Other-dimensional experiences: Subjective, Objective, or Both?
by Dan Neiman
We don’t often think about it, but all of our experiences are subjective. They are experiences had by only one. I have my experiences, you have your experiences, and Bill Gates has his. All of your experiences occur in the sphere of your own mind and are different from other peoples. There is, of course, an objective component to experience. If you and I both experience seeing a car accident and then discuss what happened afterwards, we might very well agree about a lot of what happened. “Yeah, this blue car was changing lanes and didn’t see the white car beside him and rammed right into him. Then the driver of the white car got out and was swearing at the blue car’s driver.” Of course, there will also be differences in what you remember seeing, such as the color of the driver’s shirt, but the main events should be congruent. Since our two experiences correlate to a high degree we logically assume that the event is independent of any one of our minds. In other words, it’s not a subjective imagining or hallucination.

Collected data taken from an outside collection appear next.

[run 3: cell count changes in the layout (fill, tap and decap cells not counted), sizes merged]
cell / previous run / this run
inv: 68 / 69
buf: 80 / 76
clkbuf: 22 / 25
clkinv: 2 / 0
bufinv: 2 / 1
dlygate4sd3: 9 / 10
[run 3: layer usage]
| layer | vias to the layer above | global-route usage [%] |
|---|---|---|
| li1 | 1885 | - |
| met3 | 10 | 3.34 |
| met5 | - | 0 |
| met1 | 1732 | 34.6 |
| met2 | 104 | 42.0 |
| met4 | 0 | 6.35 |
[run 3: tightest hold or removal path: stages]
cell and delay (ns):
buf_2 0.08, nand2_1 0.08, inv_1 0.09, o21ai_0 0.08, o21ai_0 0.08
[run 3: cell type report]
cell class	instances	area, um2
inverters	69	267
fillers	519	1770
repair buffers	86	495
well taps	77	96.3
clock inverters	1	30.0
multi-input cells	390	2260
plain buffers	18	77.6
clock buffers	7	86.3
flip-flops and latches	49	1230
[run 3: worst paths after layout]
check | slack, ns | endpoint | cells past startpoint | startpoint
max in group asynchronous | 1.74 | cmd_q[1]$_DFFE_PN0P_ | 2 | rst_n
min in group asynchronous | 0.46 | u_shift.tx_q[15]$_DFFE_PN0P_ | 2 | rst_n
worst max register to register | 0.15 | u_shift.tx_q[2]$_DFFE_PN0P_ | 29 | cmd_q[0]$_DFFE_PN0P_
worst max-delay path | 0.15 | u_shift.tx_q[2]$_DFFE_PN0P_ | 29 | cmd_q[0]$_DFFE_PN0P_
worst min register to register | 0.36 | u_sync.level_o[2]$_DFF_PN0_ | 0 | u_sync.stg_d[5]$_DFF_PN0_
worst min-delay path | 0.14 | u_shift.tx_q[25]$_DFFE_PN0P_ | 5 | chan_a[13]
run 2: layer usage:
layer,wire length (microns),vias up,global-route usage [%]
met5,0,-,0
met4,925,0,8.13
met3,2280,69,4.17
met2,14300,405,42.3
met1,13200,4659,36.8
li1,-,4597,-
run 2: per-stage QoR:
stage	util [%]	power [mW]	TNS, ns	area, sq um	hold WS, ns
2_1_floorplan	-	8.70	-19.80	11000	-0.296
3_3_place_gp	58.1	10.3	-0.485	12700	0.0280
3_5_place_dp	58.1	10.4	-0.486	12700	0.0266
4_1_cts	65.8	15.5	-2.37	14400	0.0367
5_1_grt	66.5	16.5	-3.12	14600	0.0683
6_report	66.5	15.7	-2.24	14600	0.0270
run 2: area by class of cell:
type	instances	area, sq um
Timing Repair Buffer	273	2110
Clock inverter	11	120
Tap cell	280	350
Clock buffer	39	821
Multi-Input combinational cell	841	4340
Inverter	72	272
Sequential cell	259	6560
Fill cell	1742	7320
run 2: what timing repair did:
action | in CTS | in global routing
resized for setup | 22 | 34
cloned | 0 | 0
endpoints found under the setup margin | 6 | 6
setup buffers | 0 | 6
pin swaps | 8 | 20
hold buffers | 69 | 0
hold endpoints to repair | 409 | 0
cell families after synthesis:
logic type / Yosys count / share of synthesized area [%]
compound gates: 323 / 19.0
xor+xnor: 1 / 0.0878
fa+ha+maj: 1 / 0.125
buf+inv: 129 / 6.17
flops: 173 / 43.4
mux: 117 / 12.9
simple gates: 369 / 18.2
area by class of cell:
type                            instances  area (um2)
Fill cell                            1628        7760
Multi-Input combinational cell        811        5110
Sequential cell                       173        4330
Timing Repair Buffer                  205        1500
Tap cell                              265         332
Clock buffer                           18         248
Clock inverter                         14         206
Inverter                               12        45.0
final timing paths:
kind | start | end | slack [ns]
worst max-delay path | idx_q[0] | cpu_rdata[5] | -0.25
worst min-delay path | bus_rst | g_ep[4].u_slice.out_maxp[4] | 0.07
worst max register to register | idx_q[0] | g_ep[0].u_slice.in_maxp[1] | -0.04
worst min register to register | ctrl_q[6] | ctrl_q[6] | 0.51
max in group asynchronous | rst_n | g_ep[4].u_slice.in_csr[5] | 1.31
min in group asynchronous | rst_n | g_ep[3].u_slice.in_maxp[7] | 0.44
File: src/rtl/thermconv_pkg.sv
package thermconv_pkg;

  typedef enum logic [2:0] {
    CV_IDLE,
    CV_DIV1_GO,
    CV_DIV1_WAIT,
    CV_DIV2_GO,
    CV_DIV2_WAIT,
    CV_SCALE,
    CV_FINAL
  } cv_state_e;

  localparam int unsigned K_NUMER      = 203450520;
  localparam int unsigned K_NUMER_SHL  = 3;
  localparam int unsigned K_SLOPE_BASE = 165;
  localparam int unsigned K_GAIN_BASE  = 10000;
  localparam int unsigned K_CODE_OFS   = 3350;
  localparam int unsigned K_CAL_MULT   = 500;
  localparam int unsigned K_OUT_SHR    = 3;

endpackage

File: src/rtl/thermconv_rstsync.sv
module thermconv_rstsync (
  input  logic clk,
  input  logic rst_n,
  output logic rst_sync_n
);

  logic [1:0] sync_q;
  logic [1:0] sync_n;

  always_comb begin
    sync_n = {sync_q[0], 1'b1};
  end

  always_ff @(posedge clk or negedge rst_n) begin
    if (!rst_n) begin
      sync_q <= '0;
    end else begin
      sync_q <= sync_n;
    end
  end

  assign rst_sync_n = sync_q[1];

endmodule
$ cat config.mk
export PLATFORM = sky130hd
export DESIGN_NAME = nest_irq_ctrl
export DESIGN_NICKNAME = d
export VERILOG_FILES = /design/src/rtl/nic_pkg.sv /design/src/rtl/nic_src_cond.sv /design/src/rtl/nic_arbiter.sv /design/src/rtl/nic_prio_stack.sv /design/src/rtl/nest_irq_ctrl.sv
export SDC_FILE = /design/constraint.sdc
export NUM_CORES = 1
export LEC_CHECK = 0
export BUFFER_PORTS_ARGS = -buffer_cell sky130_fd_sc_hd__buf_2
export CORE_MARGIN = 5
export CORE_UTILIZATION = 62
export CTS_BUF_LIST = sky130_fd_sc_hd__clkbuf_16
export CTS_CLUSTER_SIZE = 8
export DETAILED_ROUTE_END_ITERATION = 8
export PLACE_DENSITY_LB_ADDON = 0.15
export SETUP_SLACK_MARGIN = 0.4
export SYNTH_ARGS = -nofsm -noshare
export SYNTH_HDL_FRONTEND = slang
export SYNTH_SLANG_ARGS = --single-unit
$ cat constraint.sdc
create_clock -name clk -period 56 [get_ports clk]
set_input_delay 8.4 -clock clk [delete_from_list [all_inputs] [get_ports clk]]
set_output_delay 8.4 -clock clk [all_outputs]
set_load 0.03 [all_outputs]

These sorts of shared experiences clue us into an objectively existing reality independent of any one person’s mind. The same is true for experiences in another dimension. When we have a number of people claiming to have been abducted by aliens we can compare accounts, and if those accounts have a high degree of correlation we will assume that they are not imagining these experiences. The same is true for Near-Death Experiences. We look at the common elements, such as the realms they visit or the beings they encounter. Then we make the logical inference that this is a real objective experience. Actually, the experience is real whether it’s subjective or objective. I mean, just think about it. Your experiences are real to you even if they aren’t shared by anyone else. You can’t read my thoughts, but I will bet my life savings that my thoughts are absolutely real. What’s real is what we experience. That’s what is real to us. And all experience is subjective. This idea of an objective experience is simply one where there is a high degree of correlation between many peoples’ subjective experiences.

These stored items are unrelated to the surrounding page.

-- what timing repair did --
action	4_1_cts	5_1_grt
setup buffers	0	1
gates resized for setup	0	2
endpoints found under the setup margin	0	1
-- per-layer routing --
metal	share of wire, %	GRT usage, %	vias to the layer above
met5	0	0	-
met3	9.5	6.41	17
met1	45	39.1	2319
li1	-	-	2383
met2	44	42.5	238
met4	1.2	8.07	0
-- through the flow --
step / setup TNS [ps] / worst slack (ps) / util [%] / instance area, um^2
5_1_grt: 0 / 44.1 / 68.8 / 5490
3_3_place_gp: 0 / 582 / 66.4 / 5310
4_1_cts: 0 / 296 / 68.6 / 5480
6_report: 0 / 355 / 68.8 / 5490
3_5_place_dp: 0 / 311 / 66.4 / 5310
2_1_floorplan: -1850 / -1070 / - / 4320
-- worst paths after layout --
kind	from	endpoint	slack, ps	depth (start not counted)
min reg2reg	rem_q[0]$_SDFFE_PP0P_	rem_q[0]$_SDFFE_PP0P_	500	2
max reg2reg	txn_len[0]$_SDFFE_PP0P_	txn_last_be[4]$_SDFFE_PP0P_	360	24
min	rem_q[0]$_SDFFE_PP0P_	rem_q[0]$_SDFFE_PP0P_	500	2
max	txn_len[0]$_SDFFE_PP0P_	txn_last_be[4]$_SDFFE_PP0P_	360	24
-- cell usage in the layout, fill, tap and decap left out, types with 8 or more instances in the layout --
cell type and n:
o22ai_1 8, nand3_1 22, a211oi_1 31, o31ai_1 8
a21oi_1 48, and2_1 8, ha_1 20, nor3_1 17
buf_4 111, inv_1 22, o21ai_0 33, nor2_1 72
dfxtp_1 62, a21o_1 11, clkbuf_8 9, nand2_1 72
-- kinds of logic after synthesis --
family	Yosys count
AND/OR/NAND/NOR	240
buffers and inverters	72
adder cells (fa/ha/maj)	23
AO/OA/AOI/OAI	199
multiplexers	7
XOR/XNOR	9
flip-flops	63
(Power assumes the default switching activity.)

With that said, there’s also a lot of variability in other dimensional accounts, such as with UFO abductions and Near-Death Experiences. One UFO experiencer might meet gray alien types who perform a surgical operation and another might be abducted by a being of crystal-light energy who takes them to a crystal forest. Another might experience robed beings who show him holographic scenes and convey messages. Similarly, one near death experiencer might be met by a robed being who says he is Jesus and takes him to a beautiful pasture where people are playing and dancing around trees, while another might find himself by a beach on another planet in another dimension with a Spanish speaking guide named Peco.1 Another may find himself flying towards a city with beautiful buildings that look like milky glass with veins of gold running through them.2
These variations are not at all unlike what you might expect in this world. If an alien who had no idea about planet Earth or life on it came and interviewed an Amazonian tribal medicine man and a computer engineer from Los Angeles, that alien might come away thinking that they were from completely different planets! Their subjective experiences of the world would differ drastically. The tribal medicine man would speak at length about communing with plant spirits, while the actor would speak at length about operating various electronic devices. However, there would still be a lot that was similar about their experiences. For instance, both communicate by spoken word and both need to ingest food and water for survival.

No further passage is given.